(Saved data entries)
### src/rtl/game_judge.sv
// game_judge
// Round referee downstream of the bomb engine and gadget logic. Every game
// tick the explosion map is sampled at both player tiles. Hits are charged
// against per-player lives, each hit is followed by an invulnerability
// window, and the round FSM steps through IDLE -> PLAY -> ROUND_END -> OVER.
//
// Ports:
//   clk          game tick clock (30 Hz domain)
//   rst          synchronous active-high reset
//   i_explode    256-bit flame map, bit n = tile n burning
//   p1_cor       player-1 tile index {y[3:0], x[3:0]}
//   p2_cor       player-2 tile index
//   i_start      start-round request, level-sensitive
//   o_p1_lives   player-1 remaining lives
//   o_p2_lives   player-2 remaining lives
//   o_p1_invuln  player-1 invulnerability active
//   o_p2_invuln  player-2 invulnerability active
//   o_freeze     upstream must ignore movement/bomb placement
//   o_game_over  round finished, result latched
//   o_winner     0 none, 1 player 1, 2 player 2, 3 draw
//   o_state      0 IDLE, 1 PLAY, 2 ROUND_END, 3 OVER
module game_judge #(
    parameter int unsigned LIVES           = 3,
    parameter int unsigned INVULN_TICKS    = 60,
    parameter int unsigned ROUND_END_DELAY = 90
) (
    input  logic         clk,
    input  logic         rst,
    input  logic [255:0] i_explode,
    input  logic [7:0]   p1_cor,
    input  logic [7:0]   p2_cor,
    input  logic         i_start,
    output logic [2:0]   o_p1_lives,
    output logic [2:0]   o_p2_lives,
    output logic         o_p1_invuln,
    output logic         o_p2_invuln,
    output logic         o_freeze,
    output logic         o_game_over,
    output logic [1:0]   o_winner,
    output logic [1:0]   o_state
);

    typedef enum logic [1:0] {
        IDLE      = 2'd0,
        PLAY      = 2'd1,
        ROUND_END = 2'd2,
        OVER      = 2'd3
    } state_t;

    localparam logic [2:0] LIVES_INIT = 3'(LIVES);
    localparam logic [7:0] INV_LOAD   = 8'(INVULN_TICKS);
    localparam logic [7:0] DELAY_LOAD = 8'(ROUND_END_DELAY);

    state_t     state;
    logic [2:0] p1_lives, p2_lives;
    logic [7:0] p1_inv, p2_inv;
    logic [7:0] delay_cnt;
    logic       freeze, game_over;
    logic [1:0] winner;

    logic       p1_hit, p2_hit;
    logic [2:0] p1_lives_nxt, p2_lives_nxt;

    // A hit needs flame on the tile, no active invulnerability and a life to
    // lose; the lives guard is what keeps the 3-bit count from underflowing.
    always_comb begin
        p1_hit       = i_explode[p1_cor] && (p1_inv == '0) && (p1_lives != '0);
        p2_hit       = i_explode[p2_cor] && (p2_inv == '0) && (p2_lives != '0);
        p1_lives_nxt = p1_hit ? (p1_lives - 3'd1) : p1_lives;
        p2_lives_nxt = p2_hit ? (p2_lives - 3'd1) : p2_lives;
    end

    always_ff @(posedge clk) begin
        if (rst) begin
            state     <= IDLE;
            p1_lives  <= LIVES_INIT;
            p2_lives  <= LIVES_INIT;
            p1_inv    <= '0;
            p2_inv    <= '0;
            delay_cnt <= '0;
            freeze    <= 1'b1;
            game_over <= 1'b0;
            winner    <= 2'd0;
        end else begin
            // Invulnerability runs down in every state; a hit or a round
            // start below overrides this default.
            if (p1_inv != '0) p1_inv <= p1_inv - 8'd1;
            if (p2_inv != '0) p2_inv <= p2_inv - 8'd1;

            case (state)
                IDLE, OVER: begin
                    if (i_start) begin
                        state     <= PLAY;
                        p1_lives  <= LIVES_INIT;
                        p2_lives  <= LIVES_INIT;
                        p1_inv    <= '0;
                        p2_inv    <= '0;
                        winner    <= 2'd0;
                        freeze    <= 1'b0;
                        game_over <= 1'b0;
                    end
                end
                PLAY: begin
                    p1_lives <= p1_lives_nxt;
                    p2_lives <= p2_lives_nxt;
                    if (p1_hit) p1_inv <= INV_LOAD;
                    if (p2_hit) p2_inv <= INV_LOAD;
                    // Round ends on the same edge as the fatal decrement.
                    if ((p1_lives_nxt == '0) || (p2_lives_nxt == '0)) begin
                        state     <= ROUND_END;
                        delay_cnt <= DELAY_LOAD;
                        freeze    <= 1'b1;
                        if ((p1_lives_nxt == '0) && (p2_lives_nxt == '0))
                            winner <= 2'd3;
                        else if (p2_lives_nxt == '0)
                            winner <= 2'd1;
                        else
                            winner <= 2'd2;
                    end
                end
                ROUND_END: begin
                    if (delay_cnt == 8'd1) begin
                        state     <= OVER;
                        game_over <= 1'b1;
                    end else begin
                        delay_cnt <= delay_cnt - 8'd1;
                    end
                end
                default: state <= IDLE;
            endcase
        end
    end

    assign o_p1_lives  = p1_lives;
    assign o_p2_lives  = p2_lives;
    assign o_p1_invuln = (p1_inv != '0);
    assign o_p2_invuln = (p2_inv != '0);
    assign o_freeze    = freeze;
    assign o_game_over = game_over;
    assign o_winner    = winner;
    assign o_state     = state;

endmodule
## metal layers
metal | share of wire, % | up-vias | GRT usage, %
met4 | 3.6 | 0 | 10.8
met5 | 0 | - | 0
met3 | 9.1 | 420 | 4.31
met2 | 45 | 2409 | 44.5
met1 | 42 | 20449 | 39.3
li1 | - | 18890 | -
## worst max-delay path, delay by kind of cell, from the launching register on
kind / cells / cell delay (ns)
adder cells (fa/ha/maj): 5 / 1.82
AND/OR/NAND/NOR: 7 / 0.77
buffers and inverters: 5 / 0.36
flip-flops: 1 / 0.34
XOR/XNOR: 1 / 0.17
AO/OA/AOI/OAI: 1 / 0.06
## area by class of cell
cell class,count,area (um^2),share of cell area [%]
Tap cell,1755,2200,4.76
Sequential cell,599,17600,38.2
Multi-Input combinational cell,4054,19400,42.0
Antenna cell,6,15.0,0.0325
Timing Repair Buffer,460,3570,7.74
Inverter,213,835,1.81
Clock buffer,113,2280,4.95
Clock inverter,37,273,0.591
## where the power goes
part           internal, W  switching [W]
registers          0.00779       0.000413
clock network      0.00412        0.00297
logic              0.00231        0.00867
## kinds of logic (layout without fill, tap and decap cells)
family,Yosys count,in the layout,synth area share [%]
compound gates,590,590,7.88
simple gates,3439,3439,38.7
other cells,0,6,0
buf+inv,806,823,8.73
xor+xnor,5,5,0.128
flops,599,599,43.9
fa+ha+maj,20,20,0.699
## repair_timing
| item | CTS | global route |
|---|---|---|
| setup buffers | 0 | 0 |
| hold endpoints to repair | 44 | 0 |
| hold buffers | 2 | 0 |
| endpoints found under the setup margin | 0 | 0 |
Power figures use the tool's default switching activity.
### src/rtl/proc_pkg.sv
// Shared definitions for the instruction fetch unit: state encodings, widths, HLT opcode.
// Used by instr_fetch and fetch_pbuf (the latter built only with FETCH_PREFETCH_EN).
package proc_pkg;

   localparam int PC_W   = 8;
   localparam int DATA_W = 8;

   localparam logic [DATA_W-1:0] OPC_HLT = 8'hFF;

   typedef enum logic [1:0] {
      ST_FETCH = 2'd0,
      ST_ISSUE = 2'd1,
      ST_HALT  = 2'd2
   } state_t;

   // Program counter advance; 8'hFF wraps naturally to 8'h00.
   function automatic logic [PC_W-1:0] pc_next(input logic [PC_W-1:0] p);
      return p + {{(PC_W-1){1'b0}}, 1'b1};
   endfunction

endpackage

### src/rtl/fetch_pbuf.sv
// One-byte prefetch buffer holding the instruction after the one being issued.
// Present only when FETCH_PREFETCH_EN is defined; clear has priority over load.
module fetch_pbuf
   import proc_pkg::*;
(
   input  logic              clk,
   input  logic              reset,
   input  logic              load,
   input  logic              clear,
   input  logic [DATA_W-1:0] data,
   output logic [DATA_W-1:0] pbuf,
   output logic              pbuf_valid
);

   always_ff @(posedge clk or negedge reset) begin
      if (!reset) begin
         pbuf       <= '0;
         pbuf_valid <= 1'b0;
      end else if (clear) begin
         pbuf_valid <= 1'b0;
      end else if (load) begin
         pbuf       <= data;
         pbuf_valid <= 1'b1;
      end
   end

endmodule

Assignment: Wherever the line holding "repair | 44 | 0 |" falls in the entries above, copy exactly from it through the line holding "margin | 0 | 0 |", inclusive, and add nothing.

Result:
| hold endpoints to repair | 44 | 0 |
| hold buffers | 2 | 0 |
| endpoints found under the setup margin | 0 | 0 |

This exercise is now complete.